Presuppositions aside, the uniqueness of the SFA idea is what provides freshness to the libertarian’s repertoire. Robert Kane puts our free will exactly where we need it: in the process of forming our character. Our individual dispositions and moral structure is exactly what we want and should call our own. This is something the determinist necessarily cannot claim to posses, and gives rise to the massive inconsistencies that Ted Honderich noted with the way we live our life and our philosophies. Illustrative of this is David Hume’s advice to “Be a philosopher but, amid all your philosophy be still a man”. Hume was well aware of the consequences of his own philosophy how inconsistent they were with human life. The strength of Kane’s argument is that it is both philosophically plausible and is still in sync with the way we live our lives. It does not have the same unsatisfactory chasm between our experience of reality and what our philosophy tells us as Honderich candidly admitted.
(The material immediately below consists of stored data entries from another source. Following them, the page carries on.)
Background: an optimization exercise with open tools, aiming at small area, a short achievable clock period and few clock cycles per item. Do not read the settings as production practice.
Only simulation tests tie the RTL to the original design; equivalence was not proved.

===== design/flow/constraint.sdc =====
create_clock -name core_clock -period 18.0 [get_ports {clk}]
set_input_delay 3.6000 -clock core_clock [delete_from_list [all_inputs] [get_ports {clk}]]
set_output_delay 3.6000 -clock core_clock [all_outputs]
set_load 0.01 [all_outputs]

===== design/flow/design.v =====
module bme280_comp (
    input  wire         clk,
    input  wire         rst,         
    input  wire         cal_load,    
    input  wire [207:0] cal1,        
    input  wire [55:0]  cal2,        
    input  wire         start,       
    input  wire [63:0]  raw,         
    output wire         ready,
    output reg          done,
    output reg          err,
    output wire [31:0]  temp,
    output wire [31:0]  t_fine,
    output wire [31:0]  press,
    output wire [31:0]  hum
);
    localparam I_IDLE = 0,  I_P12 = 1,  I_T1 = 2,   I_T2 = 3,   I_T3 = 4,   I_T4 = 5,
               I_Y1   = 6,  I_W   = 7,  I_DA = 8,   I_DB = 9,   I_Y2 = 10,  I_M  = 11,
               I_N    = 12, I_H2  = 13, I_FIX = 14, I_H3 = 15,  I_H4 = 16,  I_H5 = 17,
               I_H6   = 18, I_H7  = 19, I_H8 = 20,  I_H9 = 21,  I_H10 = 22, I_WT = 23,
               I_PT   = 24, I_PS  = 25, I_PW = 26,  I_PW1 = 27, I_PW2 = 28;
    localparam NS = 29;
    reg [NS-1:0] st;
    reg [NS-1:0] ns;
    reg [NS-1:0] nx;      
    assign ready = st[I_IDLE];
    reg        calv, pend;
    reg [15:0] T1, T2, T3;
    reg [15:0] P1, P3, P4, P5, P6, P7, P8, P9;
    reg [31:0] P12;       
    reg [7:0]  H1, H3, H6;
    reg [15:0] H2;
    reg [11:0] H4, H5;
    wire [15:0] T1_in = cal_load ? cal1[15:0]    : T1;
    wire [15:0] T2_in = (st[I_IDLE] & cal_load) ? cal1[31:16] : T2;
    wire [15:0] P1_in = cal_load ? cal1[63:48]   : P1;
    wire [15:0] P4_in = cal_load ? cal1[111:96]  : P4;
    wire [11:0] H4_in = cal_load ? {cal2[31:24], cal2[35:32]} : H4;
    reg [17:0] DD;        
    reg [21:0] K;         
    reg [19:0] RH;        
    wire [19:0] rawp = {raw[7:0],   raw[15:8],  raw[23:20]};
    wire [19:0] rawt = {raw[31:24], raw[39:32], raw[47:44]};
    wire [15:0] rawh = {raw[55:48], raw[63:56]};
    wire [16:0] d_in  = {1'b0, rawt[19:4]} - {1'b0, T1_in};
    wire [21:0] k_in  = 22'd1048576 - {2'd0, rawp} - {{2{P4_in[15]}}, P4_in, 4'd0};
    wire [19:0] rh_in = {4'd0, rawh} + 20'd1 - {2'd0, H4_in, 6'd0};
    reg [63:0] R, S1, S2, Q;
    reg [23:0] BR;        
    reg        t3s;       
    reg [22:0] X;
    reg [30:0] D;         
    reg        dneg;
    reg [31:0] D3;        
    reg [30:0] REM;
    reg [31:0] V;
    reg [4:0]  cnt;
    reg        divbusy, dsh, qneg, dz, needfix;
    reg        sNar, sR14, sAS2, sAQ, sCR, sPW, mneg_r;
    reg         zq, painv;
    wire [63:0] PA = {{13{painv | (Q[63] & ~qneg)}}, Q[63:13] ^ {51{painv}}};
    wire pw_fit = (PA[63:23] == {41{PA[23]}});
    function [63:0] sx28; input [27:0] v; sx28 = {{36{v[27]}}, v}; endfunction
    wire [22:0] s1c = {{2{S1[31]}}, S1[31:11]} - 23'd128000;    
    wire        tfast = t3s & (R[31:28] == {4{R[31]}});
    reg  [27:0] nar;
    reg  [63:0] mA, mC;
    reg         mNeg;
    always @(*) begin
        nar = 28'd0;
        if (st[I_P12]) nar = nar | {{12{P12[15]}}, P12[15:0]};
        if (st[I_T1])  nar = nar | {{10{DD[17]}}, DD};
        if (st[I_T2])  nar = nar | {{11{DD[17]}}, DD[17:1]};
        if (st[I_T3])  nar = nar | {{8{R[31]}}, R[31:12]};       
        if (sR14)      nar = nar | {{10{R[31]}}, R[31:14]};
        if (st[I_Y1])  nar = nar | {{5{X[22]}}, X};
        if (st[I_Y2])  nar = nar | {{12{P6[15]}}, P6};
        if (st[I_H2])  nar = nar | {16'd0, H5};
        if (st[I_H3])  nar = nar | {{20{H6[7]}}, H6};
        if (st[I_H4])  nar = nar | {20'd0, H3};
        if (st[I_H5])  nar = nar | {{7{R[31]}}, R[31:11]};
        if (st[I_H6])  nar = nar | {{6{R[31]}}, R[31:10]};
        if (st[I_H8])  nar = nar | {{11{R[31]}}, R[31:15]};
        if (st[I_H9])  nar = nar | {{3{R[31]}}, R[31:7]};
        if (st[I_H10]) nar = nar | R[31:4];
        mA = 64'd0;
        if (sNar) mA = mA | sx28(nar);
        if (sAS2) mA = mA | S2;
        if (st[I_DA])  mA = mA | {{8{R[63]}}, R[63:8]};
        if (st[I_DB])  mA = mA | {{20{P12[31]}}, P12, 12'd0};
        if (st[I_N])   mA = mA | R;
        if (st[I_PT])  mA = mA | PA;
        if (sAQ) mA = mA | Q;
        if (st[I_PW1]) mA = mA | {S2[40:0], 23'd0};
        if (st[I_PW2]) mA = mA | {S2[17:0], 46'd0};
        mC = 64'd0;
        if ((st[I_T3] & tfast) | st[I_T4]) mC = mC | {{27{s1c[22]}}, s1c, 14'd0};
        if (st[I_DA])  mC = mC | {1'b0, P1, 47'd0};
        if (sCR)       mC = mC | R;
        if (st[I_Y2])  mC = mC | {{31{P5[15]}}, P5, 17'd0};
        if (st[I_M])   mC = mC | {{11{K[21]}}, K, 31'd0};
        if (st[I_H2])  mC = mC | {{30{RH[19]}}, RH, 14'd0};
        if (st[I_H5])  mC = mC | {{27{S2[63]}}, S2[63:42], 15'd0};
        if (st[I_H6])  mC = mC | {{27{H2[15]}}, H2, 21'd8192};
        if (st[I_H10]) mC = mC | {{32{V[31]}}, V};
        if (st[I_PS])  mC = mC | {{17{P7[15]}}, P7, 31'd0};
        mNeg = mneg_r | (sPW & zq);
    end
    wire [63:0] pp [0:11];
    wire [11:0] bneg;
    wire [24:0] mBx = {BR, 1'b0};
    genvar j;
    generate
        for (j = 0; j < 12; j = j + 1) begin : g_booth
            wire b2 = mBx[2*j+2];
            wire b1 = mBx[2*j+1];
            wire b0 = mBx[2*j];
            wire one = b1 ^ b0;
            wire two = (b2 & ~b1 & ~b0) | (~b2 & b1 & b0);
            wire ng  = (b2 ^ mNeg) & (one | two);
            wire [64:0] mag = ({65{one}} & {1'b0, mA}) | ({65{two}} & {mA, 1'b0});
            wire [63:0] sel = mag[63:0] ^ {64{ng}};
            assign bneg[j] = ng;
            if (j == 0) begin : g0
                assign pp[j] = sel;
            end else begin : gn
                assign pp[j] = (sel << (2*j)) | ({63'd0, bneg[j-1]} << (2*j-2));
            end
        end
    endgenerate
    wire [63:0] corr = {41'd0, bneg[11], 22'd0};
    function [127:0] csa;
        input [63:0] a, b, c;
        begin
            csa[63:0]   = a ^ b ^ c;
            csa[127:64] = ((a & b) | (a & c) | (b & c)) << 1;
        end
    endfunction
    wire [127:0] l1a = csa(pp[0], pp[1], pp[2]);
    wire [127:0] l1b = csa(pp[3], pp[4], pp[5]);
    wire [127:0] l1c = csa(pp[6], pp[7], pp[8]);
    wire [127:0] l1d = csa(pp[9], pp[10], pp[11]);
    wire [127:0] l2a = csa(l1a[63:0], l1a[127:64], l1b[63:0]);
    wire [127:0] l2b = csa(l1b[127:64], l1c[63:0], l1c[127:64]);
    wire [127:0] l2c = csa(l1d[63:0], l1d[127:64], mC);
    wire [127:0] l3a = csa(l2a[63:0], l2a[127:64], l2b[63:0]);
    wire [127:0] l3b = csa(l2b[127:64], l2c[63:0], l2c[127:64]);
    wire [127:0] l4a = csa(l3a[63:0], l3a[127:64], l3b[63:0]);
    wire [127:0] l5a = csa(l4a[63:0], l4a[127:64], l3b[127:64]);
    wire [127:0] l6a = csa(l5a[63:0], l5a[127:64], corr);
    wire [63:0]  mac = l6a[63:0] + l6a[127:64];
    reg [23:0] bn;
    always @(*) begin
        bn = 24'd0;
        if (nx[I_P12]) bn = bn | {8'd0, P1_in};
        if (nx[I_T1])  bn = bn | {{8{T2_in[15]}}, T2_in};
        if (nx[I_T2])  bn = bn | {{7{DD[17]}}, DD[17:1]};
        if (nx[I_T3])  bn = bn | {{8{T3[15]}}, T3};
        if (nx[I_H10] | nx[I_FIX]) bn = bn | 24'd1;
        if (nx[I_T4])  bn = bn | 24'd16384;
        if (nx[I_Y1])  bn = bn | {{8{P3[15]}}, P3};
        if (nx[I_W] | nx[I_DB] | nx[I_Y2] | nx[I_M]) bn = bn | {X[22], X};
        if (nx[I_DA])  bn = bn | {8'd0, P1};
        if (nx[I_N])   bn = bn | 24'd3125;
        if (nx[I_H2] | nx[I_H3] | nx[I_H4]) bn = bn | {S1[22], S1[22:0]};
        if (nx[I_H5])  bn = bn | {{2{S2[63]}}, S2[63:42]};
        if (nx[I_H6])  bn = bn | {{8{H2[15]}}, H2};
        if (nx[I_H7])  bn = bn | {{7{S2[16]}}, S2[16:0]};
        if (nx[I_H9])  bn = bn | {16'd0, H1};
        if (nx[I_PT])  bn = bn | {{8{P9[15]}}, P9};
        if (nx[I_PS])  bn = bn | {4'd0, P8[15] ? 4'b0111 : 4'b1000, P8};
        if (nx[I_PW])  bn = bn | (pw_fit ? PA[23:0] : {1'b0, PA[22:0]});
        if (nx[I_PW1]) bn = bn | {1'b0, PA[45:23]};
        if (nx[I_PW2]) bn = bn | {{6{PA[63]}}, PA[63:46]};
    end
    reg  [30:0] rr;
    reg  [63:0] qq;
    reg  [32:0] r4, t1, t2, t3;
    integer k;
    always @(*) begin
        if (dsh) begin
            rr = {3'd0, Q[63:36]};
            qq = {Q[35:0], 28'd0};
        end else begin
            rr = REM;
            qq = Q;
        end
        for (k = 0; k < 2; k = k + 1) begin
            r4 = {1'b0, rr[29:0], qq[63:62]};
            t1 = r4 - {2'b0, D};
            t2 = r4 - {1'b0, D, 1'b0};
            t3 = r4 - {1'b0, D3};
            if (!t3[32]) begin
                rr = t3[30:0]; qq = {qq[61:0], 2'd3};
            end else if (!t2[32]) begin
                rr = t2[30:0]; qq = {qq[61:0], 2'd2};
            end else if (!t1[32]) begin
                rr = t1[30:0]; qq = {qq[61:0], 2'd1};
            end else begin
                rr = r4[30:0]; qq = {qq[61:0], 2'd0};
            end
        end
    end
    wire dbig  = (D[30:28] != 3'd0);    
    wire dzero = (D == 31'd0);
    wire divlast = divbusy & (cnt == 5'd1);
    wire [24:0] tf_o = {{2{X[22]}}, X} + 25'd128000;
    assign t_fine = {{7{tf_o[24]}}, tf_o};
    wire [26:0] t5 = {{4{X[22]}}, X} + {{2{X[22]}}, X, 2'b00} + 27'd640128;
    assign temp = {{13{t5[26]}}, t5[26:8]};
    wire [39:0] psum = S1[58:19] + {R[63], R[63:25]};
    assign press = dz ? 32'd0 : psum[39:8];
    assign hum = V[31] ? 32'd0 :
                 ($signed(V) > 32'sd419430400) ? 32'd102400 : {15'd0, V[28:12]};
    wire acc = start & (cal_load | calv);
    always @(*) begin
        ns = {NS{1'b0}};
        if (st[I_IDLE]) begin
            if (acc) begin
                if (cal_load | pend) ns[I_P12] = 1'b1;
                else                 ns[I_T1]  = 1'b1;
            end else ns[I_IDLE] = 1'b1;
        end
        if (st[I_P12]) ns[I_T1] = 1'b1;
        if (st[I_T1])  ns[I_T2] = 1'b1;
        if (st[I_T2])  ns[I_T3] = 1'b1;
        if (st[I_T3]) begin
            if (tfast) ns[I_Y1] = 1'b1;
            else       ns[I_T4] = 1'b1;
        end
        if (st[I_T4])  ns[I_Y1] = 1'b1;
        if (st[I_Y1])  ns[I_W]  = 1'b1;
        if (st[I_W])   ns[I_DA] = 1'b1;
        if (st[I_DA])  ns[I_DB] = 1'b1;
        if (st[I_DB])  ns[I_Y2] = 1'b1;
        if (st[I_Y2])  ns[I_M]  = 1'b1;
        if (st[I_M])   ns[I_N]  = 1'b1;
        if (st[I_N])   ns[I_H2] = 1'b1;
        if (st[I_H2]) begin
            if (needfix) ns[I_FIX] = 1'b1;
            else         ns[I_H3]  = 1'b1;
        end
        if (st[I_FIX]) ns[I_H3] = 1'b1;
        if (st[I_H3])  ns[I_H4] = 1'b1;
        if (st[I_H4])  ns[I_H5] = 1'b1;
        if (st[I_H5])  ns[I_H6] = 1'b1;
        if (st[I_H6])  ns[I_H7] = 1'b1;
        if (st[I_H7])  ns[I_H8] = 1'b1;
        if (st[I_H8])  ns[I_H9] = 1'b1;
        if (st[I_H9])  ns[I_H10] = 1'b1;
        if (st[I_H10] | st[I_WT]) begin
            if (divbusy & ~divlast) ns[I_WT] = 1'b1;
            else                    ns[I_PT] = 1'b1;
        end
        if (st[I_PT])  ns[I_PS] = 1'b1;
        if (st[I_PS])  ns[I_PW] = 1'b1;
        if (st[I_PW]) begin
            if (pw_fit) ns[I_IDLE] = 1'b1;
            else        ns[I_PW1]  = 1'b1;
        end
        if (st[I_PW1]) ns[I_PW2] = 1'b1;
        if (st[I_PW2]) ns[I_IDLE] = 1'b1;
        nx = ns;
        if (st[I_IDLE]) begin
            nx[I_IDLE] = 1'b0;
            nx[I_P12]  = cal_load | pend;
            nx[I_T1]   = ~(cal_load | pend);
        end
    end
    always @(posedge clk) begin
        if (st[I_IDLE]) begin
            DD <= {d_in, rawt[3]};
            K  <= k_in;
            RH <= rh_in;
            if (cal_load) begin
                T1 <= cal1[15:0];
                T2 <= cal1[31:16];
                T3 <= cal1[47:32];
                P1 <= cal1[63:48];
                P12 <= {16'd0, cal1[79:64]};
                P3 <= cal1[95:80];
                P4 <= cal1[111:96];
                P5 <= cal1[127:112];
                P6 <= cal1[143:128];
                P7 <= cal1[159:144];
                P8 <= cal1[175:160];
                P9 <= cal1[191:176];
                H1 <= cal1[207:200];
                H2 <= cal2[15:0];
                H3 <= cal2[23:16];
                H4 <= {cal2[31:24], cal2[35:32]};
                H5 <= {cal2[47:40], cal2[39:36]};
                H6 <= cal2[55:48];
                t3s <= (cal1[47] == cal1[46]);
            end
        end
        R  <= mac;
        BR <= nx[I_H8] ? {{7{mac[31]}}, mac[31:15]} : bn;    
        sNar <= nx[I_P12] | nx[I_T1] | nx[I_T2] | nx[I_T3] | nx[I_T4] | nx[I_Y1] |
                nx[I_Y2] | nx[I_H2] | nx[I_H3] | nx[I_H4] | nx[I_H5] | nx[I_H6] |
                nx[I_H7] | nx[I_H8] | nx[I_H9] | nx[I_H10];
        sR14 <= nx[I_T4] | nx[I_H7];
        sAS2 <= nx[I_W] | nx[I_M] | nx[I_PW];
        sAQ  <= nx[I_PS] | nx[I_FIX];
        sCR  <= nx[I_DB] | nx[I_PW1] | nx[I_PW2];
        sPW  <= nx[I_PT] | nx[I_PW] | nx[I_PW1] | nx[I_PW2];
        mneg_r <= nx[I_M] | nx[I_H2] | nx[I_H10] | nx[I_FIX] | (nx[I_PS] & qneg);
        if (st[I_P12]) P12 <= mac[31:0];
        if (st[I_T1])  S1 <= mac;
        if (st[I_T3] | st[I_T4]) X <= mac[36:14];
        if (st[I_Y1])  begin S2 <= mac; S1[22:0] <= X + 23'd51200; end
        if (st[I_DB])  D  <= mac[63:33];
        if (st[I_Y2])  begin S2 <= mac; D <= (D ^ {31{D[30]}}) + {30'd0, D[30]}; dneg <= D[30]; end
        if (st[I_M])   D3 <= {1'b0, D} + {D, 1'b0};
        if (st[I_H2])  S2[16:0] <= mac[31:15];
        if (st[I_H3])  S2[63:42] <= mac[31:10];
        if (st[I_H7] | st[I_H10]) V <= mac[31:0];
        if (st[I_PT])  S2 <= mac;
        if (st[I_PS])  S1 <= mac;
        if (st[I_N] | st[I_FIX]) begin
            Q   <= mac;
            REM <= 31'd0;
            cnt <= dbig ? 5'd9 : 5'd16;
            if (st[I_N])
                qneg <= dneg ^ mac[63];
        end else if (divbusy) begin
            Q   <= qq;
            REM <= rr;
            cnt <= cnt - 5'd1;
            zq    <= qneg & (qq[12:0] == 13'd0);
            painv <= qneg & (qq[12:0] != 13'd0);
        end
        if (rst) begin
            st      <= {{(NS-1){1'b0}}, 1'b1};
            calv    <= 1'b0;
            pend    <= 1'b0;
            done    <= 1'b0;
            err     <= 1'b0;
            divbusy <= 1'b0;
        end else begin
            st   <= ns;
            done <= 1'b0;
            if (st[I_IDLE]) begin
                if (cal_load) begin
                    calv <= 1'b1;
                    pend <= 1'b1;
                end
                if (start & ~cal_load & ~calv) begin
                    done <= 1'b1;        
                    err  <= 1'b1;
                end
            end
            if (st[I_P12]) pend <= 1'b0;
            if (st[I_N]) begin
                dz      <= dzero;
                divbusy <= ~dzero & ~mac[63];
                needfix <= ~dzero & mac[63];
            end
            if (st[I_FIX]) divbusy <= 1'b1;
            if (divlast) divbusy <= 1'b0;
            dsh <= (st[I_N] | st[I_FIX]) & dbig;    
            if ((st[I_PW] & pw_fit) | st[I_PW2]) begin
                err  <= 1'b0;
                done <= 1'b1;
            end
        end
    end
endmodule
Even if you do not buy into Kane’s unique theory you must admit that it breathes life into a rather stalemated topic.
Honderich, Ted "Determinism As True, Both Compatibilism and Incompatibilism As False, and the Real Problem." The Oxford Handbook of Free Will. New York: Oxford Univ Pr, 2002. Philosopher's Index. EBSCO. Web. 29 Nov. 2009.
Kane, Robert "Responsibility, luck, and chance: Reflections on free will and indeterminism." Journal of Philosophy 96.5 (1999): 217. Academic Search Premier. EBSCO. Web. 29 Nov. 2009.